Dataset records
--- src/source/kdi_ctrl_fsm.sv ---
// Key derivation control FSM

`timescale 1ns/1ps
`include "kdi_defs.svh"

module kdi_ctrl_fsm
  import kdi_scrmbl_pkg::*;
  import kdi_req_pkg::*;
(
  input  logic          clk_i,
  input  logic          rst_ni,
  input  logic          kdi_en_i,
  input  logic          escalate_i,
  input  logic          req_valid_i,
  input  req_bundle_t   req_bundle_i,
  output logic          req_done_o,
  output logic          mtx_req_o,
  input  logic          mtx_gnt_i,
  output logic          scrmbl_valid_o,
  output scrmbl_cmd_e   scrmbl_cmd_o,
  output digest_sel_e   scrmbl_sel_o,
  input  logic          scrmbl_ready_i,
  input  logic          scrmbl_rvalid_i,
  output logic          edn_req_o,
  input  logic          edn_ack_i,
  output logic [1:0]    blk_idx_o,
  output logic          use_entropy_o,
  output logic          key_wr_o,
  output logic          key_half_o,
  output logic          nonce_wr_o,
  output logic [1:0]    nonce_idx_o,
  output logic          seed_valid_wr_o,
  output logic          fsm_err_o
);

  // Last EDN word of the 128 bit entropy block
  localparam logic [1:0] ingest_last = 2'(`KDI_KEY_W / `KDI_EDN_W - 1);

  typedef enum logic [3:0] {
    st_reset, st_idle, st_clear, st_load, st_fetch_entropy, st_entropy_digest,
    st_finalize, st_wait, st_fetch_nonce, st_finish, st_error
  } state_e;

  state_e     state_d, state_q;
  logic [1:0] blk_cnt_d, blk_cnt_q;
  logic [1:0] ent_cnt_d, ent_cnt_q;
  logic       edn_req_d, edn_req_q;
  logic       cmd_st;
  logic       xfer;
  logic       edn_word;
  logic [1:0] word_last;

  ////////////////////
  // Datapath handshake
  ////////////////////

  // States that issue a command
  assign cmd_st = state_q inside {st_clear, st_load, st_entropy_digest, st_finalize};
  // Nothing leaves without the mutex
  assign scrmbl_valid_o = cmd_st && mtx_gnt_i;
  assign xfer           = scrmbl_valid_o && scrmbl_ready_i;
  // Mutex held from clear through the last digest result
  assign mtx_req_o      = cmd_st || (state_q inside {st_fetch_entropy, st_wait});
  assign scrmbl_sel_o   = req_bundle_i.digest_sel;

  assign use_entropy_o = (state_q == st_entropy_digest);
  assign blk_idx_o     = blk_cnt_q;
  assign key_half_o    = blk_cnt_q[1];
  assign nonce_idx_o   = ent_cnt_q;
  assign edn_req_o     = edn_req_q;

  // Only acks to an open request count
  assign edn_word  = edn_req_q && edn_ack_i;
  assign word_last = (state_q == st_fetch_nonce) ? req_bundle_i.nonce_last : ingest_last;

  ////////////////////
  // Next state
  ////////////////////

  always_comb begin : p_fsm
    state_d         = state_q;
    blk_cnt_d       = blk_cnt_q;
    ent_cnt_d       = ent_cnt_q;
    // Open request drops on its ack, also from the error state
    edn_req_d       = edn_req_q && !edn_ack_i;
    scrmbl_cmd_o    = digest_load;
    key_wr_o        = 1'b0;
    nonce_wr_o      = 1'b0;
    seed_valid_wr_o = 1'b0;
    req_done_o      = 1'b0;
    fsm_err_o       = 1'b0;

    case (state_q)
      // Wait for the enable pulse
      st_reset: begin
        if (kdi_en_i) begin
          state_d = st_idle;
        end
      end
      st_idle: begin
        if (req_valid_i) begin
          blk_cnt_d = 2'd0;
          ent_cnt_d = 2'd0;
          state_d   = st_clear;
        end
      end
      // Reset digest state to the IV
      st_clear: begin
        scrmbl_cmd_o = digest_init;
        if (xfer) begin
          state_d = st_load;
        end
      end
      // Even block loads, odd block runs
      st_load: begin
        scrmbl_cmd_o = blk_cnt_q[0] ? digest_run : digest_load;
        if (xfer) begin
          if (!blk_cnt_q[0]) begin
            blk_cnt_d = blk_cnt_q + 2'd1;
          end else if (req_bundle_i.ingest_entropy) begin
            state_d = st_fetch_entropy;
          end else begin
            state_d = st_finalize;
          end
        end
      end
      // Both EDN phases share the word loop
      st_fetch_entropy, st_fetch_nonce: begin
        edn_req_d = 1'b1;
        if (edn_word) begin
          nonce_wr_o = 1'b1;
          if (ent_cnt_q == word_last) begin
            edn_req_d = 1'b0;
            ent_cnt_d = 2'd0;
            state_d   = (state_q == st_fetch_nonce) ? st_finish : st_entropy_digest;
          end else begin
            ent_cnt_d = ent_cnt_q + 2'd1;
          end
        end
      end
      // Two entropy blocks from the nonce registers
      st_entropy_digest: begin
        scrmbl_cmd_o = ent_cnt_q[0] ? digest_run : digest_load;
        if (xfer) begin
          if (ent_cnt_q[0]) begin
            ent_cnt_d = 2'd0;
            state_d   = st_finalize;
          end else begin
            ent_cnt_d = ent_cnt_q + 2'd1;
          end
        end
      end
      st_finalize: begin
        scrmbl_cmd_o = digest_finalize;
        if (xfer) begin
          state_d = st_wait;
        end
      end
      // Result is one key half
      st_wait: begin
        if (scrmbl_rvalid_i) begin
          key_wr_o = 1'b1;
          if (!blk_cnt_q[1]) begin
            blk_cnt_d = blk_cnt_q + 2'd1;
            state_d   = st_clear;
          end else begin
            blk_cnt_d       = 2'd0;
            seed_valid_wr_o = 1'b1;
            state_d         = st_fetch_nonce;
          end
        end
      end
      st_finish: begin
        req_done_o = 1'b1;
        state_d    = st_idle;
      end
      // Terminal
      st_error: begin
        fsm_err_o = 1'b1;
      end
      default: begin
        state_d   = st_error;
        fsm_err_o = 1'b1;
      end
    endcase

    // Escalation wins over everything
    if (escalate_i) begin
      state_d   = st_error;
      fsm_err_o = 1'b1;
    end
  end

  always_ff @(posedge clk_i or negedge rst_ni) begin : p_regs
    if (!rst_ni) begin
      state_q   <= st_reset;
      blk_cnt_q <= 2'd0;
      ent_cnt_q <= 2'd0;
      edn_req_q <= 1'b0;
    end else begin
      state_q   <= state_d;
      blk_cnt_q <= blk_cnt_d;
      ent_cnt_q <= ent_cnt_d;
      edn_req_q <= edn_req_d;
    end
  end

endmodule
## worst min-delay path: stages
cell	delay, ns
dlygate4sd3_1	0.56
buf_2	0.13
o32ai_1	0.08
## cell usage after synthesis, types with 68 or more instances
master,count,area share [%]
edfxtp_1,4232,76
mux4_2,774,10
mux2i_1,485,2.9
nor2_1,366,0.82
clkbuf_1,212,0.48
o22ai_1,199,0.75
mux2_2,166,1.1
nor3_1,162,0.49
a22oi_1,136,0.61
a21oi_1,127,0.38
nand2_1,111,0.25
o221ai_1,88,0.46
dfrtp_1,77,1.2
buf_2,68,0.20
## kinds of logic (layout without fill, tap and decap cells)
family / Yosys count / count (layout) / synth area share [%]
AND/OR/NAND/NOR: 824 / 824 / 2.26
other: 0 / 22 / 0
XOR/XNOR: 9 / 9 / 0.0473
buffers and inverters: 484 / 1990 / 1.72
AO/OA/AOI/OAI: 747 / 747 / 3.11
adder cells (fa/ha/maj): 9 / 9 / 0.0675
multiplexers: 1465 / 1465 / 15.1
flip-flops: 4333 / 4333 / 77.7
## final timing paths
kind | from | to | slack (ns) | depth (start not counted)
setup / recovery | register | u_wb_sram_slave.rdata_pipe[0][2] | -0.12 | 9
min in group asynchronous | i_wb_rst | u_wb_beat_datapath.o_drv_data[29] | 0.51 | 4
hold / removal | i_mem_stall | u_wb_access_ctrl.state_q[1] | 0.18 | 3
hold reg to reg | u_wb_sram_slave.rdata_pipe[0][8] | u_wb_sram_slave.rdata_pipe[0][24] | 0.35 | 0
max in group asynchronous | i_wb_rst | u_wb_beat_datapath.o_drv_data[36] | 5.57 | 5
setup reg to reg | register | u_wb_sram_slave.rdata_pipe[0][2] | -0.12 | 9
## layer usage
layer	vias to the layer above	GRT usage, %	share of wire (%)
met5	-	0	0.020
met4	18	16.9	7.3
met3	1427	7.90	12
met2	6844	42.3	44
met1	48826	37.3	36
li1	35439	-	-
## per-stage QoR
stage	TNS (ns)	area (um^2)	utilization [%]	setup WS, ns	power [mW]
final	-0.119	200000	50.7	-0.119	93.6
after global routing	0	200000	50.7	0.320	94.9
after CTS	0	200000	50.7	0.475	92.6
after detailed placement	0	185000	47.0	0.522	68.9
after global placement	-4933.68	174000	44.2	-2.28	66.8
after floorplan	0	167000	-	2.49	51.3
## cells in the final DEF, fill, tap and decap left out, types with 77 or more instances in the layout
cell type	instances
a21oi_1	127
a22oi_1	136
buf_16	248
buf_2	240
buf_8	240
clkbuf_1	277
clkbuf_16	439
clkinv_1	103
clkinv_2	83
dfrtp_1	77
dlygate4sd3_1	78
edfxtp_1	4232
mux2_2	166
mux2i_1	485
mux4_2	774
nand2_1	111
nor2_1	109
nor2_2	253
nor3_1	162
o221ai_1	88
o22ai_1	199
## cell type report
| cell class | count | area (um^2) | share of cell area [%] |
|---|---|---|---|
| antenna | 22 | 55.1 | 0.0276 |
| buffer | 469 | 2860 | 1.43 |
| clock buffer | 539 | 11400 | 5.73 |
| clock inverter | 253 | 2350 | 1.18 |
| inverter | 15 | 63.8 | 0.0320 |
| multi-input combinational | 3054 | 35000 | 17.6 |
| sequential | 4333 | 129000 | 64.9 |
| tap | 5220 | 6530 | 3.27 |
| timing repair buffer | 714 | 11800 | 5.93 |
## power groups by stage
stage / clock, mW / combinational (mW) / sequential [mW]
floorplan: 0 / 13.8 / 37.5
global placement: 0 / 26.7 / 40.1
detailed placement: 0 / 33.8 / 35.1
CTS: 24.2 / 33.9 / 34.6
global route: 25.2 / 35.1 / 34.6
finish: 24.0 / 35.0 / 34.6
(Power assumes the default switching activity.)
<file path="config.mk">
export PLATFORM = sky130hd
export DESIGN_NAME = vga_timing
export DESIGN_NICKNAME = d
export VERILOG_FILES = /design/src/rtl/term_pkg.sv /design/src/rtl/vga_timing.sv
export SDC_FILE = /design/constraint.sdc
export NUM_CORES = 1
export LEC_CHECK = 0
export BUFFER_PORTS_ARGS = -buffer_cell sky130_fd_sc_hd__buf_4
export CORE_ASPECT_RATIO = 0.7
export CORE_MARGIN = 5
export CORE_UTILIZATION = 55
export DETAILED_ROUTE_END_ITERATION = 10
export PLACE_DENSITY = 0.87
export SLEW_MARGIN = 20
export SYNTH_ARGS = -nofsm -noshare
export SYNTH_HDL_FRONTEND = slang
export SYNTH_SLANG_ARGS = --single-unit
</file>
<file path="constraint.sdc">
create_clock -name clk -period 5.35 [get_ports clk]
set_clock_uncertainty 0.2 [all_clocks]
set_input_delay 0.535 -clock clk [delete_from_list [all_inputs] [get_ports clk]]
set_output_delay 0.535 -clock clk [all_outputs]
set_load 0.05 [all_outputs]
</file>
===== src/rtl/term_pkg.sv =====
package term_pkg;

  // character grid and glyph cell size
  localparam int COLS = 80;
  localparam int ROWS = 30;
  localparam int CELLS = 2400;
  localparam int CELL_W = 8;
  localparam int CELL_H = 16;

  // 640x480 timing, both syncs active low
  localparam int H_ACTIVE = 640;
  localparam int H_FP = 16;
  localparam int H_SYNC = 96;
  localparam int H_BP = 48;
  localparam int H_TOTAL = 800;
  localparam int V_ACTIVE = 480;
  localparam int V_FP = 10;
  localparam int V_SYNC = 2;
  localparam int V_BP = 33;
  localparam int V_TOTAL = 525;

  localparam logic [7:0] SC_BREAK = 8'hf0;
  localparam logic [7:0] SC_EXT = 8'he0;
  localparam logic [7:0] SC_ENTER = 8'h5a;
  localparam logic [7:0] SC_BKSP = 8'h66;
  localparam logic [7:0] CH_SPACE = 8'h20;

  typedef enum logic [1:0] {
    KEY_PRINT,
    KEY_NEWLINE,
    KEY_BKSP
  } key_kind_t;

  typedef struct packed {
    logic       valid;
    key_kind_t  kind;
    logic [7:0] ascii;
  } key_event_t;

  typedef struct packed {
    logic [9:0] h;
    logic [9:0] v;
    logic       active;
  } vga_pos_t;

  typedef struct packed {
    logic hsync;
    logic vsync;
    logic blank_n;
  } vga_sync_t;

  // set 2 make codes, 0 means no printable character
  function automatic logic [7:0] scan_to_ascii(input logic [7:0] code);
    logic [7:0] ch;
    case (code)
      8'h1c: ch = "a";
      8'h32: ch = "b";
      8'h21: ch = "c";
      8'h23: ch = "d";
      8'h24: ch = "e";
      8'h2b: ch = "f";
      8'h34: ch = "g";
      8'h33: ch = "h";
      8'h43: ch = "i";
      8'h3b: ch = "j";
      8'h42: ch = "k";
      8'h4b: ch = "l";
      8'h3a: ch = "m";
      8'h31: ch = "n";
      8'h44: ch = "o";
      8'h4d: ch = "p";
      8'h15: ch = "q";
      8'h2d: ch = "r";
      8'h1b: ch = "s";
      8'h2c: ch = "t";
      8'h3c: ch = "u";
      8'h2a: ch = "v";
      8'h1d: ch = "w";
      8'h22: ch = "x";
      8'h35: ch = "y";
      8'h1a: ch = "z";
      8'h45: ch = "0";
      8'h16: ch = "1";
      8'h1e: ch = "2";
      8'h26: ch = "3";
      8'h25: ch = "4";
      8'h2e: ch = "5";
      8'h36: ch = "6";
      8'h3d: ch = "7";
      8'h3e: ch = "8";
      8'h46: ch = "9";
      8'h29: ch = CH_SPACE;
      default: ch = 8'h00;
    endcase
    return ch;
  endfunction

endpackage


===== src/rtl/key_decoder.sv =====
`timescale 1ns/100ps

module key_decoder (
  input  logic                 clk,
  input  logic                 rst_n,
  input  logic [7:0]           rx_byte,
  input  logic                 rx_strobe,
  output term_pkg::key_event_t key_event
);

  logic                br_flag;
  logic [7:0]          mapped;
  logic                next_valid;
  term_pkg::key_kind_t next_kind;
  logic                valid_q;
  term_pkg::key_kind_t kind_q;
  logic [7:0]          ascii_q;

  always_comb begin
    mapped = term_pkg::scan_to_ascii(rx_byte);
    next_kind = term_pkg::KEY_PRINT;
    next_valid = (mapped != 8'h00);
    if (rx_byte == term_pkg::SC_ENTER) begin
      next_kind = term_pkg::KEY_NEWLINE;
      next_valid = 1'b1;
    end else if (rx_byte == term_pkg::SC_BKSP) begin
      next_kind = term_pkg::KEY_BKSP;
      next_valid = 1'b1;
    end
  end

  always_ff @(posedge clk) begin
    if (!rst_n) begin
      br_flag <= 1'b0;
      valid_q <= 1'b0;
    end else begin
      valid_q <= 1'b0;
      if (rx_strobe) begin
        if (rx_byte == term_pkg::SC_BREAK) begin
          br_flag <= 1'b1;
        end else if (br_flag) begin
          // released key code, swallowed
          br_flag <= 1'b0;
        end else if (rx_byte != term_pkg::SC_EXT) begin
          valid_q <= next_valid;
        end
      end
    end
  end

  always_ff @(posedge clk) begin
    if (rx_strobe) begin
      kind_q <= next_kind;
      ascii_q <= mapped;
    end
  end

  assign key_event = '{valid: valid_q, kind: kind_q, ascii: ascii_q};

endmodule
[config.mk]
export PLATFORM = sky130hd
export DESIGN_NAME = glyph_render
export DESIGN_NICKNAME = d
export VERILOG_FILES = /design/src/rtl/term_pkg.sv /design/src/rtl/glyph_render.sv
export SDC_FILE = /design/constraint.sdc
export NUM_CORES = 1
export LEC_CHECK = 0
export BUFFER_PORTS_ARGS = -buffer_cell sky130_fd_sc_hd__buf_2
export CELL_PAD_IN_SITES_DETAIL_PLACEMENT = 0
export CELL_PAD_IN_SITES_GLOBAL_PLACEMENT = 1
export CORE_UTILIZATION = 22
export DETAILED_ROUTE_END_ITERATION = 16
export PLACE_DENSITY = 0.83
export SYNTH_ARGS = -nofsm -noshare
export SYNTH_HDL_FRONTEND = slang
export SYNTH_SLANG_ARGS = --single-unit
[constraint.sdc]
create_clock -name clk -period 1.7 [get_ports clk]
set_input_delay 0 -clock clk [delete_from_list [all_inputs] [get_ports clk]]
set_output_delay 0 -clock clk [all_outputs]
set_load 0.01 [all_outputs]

==

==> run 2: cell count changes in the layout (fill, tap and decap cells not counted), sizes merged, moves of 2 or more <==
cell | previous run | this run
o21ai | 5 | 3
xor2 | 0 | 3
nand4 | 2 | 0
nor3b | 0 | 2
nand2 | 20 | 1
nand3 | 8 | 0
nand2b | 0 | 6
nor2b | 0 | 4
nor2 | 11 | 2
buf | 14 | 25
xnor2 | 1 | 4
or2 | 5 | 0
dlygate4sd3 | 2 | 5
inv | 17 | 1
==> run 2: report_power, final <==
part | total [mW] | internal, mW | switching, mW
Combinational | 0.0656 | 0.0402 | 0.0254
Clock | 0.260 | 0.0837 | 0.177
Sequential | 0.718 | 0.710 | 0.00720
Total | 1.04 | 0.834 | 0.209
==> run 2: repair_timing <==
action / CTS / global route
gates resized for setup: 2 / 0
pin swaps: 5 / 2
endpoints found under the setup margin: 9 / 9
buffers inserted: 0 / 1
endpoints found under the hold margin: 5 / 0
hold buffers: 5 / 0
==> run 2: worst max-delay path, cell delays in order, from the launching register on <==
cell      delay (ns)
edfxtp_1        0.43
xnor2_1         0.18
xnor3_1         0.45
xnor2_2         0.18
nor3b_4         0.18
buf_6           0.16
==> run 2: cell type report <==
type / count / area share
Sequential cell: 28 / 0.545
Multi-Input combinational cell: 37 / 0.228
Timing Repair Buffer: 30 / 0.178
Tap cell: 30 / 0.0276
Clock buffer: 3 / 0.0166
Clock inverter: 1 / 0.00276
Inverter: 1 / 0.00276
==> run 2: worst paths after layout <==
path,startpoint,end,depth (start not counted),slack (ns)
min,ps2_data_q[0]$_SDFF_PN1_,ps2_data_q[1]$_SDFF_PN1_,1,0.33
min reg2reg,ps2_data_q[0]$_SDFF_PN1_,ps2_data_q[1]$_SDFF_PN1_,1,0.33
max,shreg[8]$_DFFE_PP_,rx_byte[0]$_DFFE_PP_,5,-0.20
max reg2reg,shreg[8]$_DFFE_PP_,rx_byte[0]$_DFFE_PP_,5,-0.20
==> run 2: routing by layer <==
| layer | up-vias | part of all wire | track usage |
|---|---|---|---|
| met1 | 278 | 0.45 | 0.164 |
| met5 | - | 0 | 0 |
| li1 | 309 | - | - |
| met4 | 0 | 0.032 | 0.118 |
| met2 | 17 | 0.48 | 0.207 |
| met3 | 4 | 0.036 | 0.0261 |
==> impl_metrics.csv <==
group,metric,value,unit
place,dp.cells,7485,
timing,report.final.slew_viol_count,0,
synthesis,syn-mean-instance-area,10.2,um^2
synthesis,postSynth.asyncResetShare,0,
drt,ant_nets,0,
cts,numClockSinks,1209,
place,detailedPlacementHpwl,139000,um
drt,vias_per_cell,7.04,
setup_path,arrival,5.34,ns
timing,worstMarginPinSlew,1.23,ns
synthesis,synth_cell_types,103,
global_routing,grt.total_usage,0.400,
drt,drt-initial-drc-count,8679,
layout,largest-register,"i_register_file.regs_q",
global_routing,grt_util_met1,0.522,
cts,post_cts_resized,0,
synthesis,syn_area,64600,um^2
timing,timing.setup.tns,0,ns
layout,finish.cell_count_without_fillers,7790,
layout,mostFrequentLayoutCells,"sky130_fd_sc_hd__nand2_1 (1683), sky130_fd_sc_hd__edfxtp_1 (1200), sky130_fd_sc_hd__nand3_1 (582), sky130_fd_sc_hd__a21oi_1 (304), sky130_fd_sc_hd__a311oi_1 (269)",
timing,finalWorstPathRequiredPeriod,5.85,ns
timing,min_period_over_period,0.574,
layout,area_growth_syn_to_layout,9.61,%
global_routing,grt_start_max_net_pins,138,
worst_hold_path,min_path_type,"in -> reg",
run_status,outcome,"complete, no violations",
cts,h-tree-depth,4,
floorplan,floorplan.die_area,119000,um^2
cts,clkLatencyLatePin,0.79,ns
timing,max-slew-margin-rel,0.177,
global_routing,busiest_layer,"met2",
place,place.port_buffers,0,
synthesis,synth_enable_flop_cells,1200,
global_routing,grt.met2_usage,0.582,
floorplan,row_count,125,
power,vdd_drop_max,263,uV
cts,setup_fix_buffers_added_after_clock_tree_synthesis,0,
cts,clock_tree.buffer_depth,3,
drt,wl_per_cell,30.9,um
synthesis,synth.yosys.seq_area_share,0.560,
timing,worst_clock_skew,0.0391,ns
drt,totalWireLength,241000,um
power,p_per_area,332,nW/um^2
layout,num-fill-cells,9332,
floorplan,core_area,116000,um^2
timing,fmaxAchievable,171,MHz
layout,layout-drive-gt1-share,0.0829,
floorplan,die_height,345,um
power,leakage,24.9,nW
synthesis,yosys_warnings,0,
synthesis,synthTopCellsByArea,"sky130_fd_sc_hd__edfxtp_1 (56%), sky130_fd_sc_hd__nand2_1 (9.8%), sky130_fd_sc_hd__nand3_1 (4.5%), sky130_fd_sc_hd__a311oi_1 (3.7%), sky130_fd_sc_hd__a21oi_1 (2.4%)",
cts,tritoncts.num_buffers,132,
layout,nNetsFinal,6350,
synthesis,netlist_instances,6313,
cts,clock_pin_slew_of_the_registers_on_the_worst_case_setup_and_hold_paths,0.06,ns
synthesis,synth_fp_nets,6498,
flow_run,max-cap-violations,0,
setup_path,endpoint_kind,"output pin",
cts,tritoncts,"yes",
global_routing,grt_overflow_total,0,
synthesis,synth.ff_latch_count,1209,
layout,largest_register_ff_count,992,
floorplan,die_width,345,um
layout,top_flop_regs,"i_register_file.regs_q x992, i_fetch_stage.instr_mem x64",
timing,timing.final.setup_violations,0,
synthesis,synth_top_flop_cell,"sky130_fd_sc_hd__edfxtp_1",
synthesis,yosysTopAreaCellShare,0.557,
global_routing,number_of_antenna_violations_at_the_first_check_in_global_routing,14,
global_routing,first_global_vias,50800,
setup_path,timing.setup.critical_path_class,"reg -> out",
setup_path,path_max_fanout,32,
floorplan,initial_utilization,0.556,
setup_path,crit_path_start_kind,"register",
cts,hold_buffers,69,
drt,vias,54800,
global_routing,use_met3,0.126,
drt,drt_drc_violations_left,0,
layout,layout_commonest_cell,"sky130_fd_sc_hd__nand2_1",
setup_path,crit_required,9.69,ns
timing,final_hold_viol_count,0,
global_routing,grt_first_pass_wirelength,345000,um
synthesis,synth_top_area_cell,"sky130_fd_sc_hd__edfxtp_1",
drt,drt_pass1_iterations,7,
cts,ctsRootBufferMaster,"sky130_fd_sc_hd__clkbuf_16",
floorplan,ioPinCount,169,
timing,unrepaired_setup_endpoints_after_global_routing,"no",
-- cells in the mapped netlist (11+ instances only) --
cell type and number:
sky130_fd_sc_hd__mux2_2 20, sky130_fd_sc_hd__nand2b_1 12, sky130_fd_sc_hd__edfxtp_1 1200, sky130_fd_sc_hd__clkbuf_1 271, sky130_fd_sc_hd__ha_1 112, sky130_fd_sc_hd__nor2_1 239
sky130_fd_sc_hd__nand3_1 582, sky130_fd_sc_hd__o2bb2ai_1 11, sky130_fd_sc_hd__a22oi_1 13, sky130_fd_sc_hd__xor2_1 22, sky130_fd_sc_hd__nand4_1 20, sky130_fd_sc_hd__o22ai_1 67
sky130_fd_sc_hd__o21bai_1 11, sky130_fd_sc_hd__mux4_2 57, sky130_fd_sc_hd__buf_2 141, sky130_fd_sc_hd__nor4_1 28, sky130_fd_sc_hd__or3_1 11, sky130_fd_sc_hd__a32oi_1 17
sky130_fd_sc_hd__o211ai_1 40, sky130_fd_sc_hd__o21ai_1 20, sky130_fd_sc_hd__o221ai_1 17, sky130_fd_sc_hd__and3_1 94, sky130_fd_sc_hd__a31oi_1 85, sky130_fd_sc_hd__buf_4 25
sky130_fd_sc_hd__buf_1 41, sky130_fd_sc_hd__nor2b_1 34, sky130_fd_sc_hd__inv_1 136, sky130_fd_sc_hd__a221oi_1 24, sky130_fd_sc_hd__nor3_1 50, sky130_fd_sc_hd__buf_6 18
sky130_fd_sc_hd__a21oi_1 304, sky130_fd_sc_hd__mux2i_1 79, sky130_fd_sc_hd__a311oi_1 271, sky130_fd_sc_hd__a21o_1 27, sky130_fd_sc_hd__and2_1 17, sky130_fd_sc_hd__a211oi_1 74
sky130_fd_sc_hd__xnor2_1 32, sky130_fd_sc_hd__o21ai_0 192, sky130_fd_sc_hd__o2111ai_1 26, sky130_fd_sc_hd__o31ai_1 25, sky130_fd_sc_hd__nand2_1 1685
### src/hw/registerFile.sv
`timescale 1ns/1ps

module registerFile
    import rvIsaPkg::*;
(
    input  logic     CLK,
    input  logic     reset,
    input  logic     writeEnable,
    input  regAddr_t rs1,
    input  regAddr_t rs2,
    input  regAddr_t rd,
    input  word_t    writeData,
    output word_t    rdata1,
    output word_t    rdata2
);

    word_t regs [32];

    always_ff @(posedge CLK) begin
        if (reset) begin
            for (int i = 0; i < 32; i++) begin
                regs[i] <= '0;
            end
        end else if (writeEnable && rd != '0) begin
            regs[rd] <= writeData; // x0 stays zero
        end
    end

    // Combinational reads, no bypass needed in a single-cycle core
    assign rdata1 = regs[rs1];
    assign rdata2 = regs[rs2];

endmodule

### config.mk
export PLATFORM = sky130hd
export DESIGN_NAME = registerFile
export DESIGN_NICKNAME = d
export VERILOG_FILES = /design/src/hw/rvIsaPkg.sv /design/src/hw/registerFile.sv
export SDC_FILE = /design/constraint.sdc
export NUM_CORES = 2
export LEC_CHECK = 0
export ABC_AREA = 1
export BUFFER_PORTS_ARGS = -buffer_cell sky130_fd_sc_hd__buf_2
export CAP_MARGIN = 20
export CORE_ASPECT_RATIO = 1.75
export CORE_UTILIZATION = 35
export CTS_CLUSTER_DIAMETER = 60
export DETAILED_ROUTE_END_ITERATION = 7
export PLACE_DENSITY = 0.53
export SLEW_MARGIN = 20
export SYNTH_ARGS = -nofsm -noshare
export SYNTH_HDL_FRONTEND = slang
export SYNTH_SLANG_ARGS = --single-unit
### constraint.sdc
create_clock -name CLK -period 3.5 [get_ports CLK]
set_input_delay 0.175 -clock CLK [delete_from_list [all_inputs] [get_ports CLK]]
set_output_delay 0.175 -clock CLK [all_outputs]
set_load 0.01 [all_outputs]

> [Work item]
Lines holding the string "slack" must be copied out of the entries above.

> [Answer section]
kind | from | to | slack (ns) | depth (start not counted)
path,startpoint,end,depth (start not counted),slack (ns)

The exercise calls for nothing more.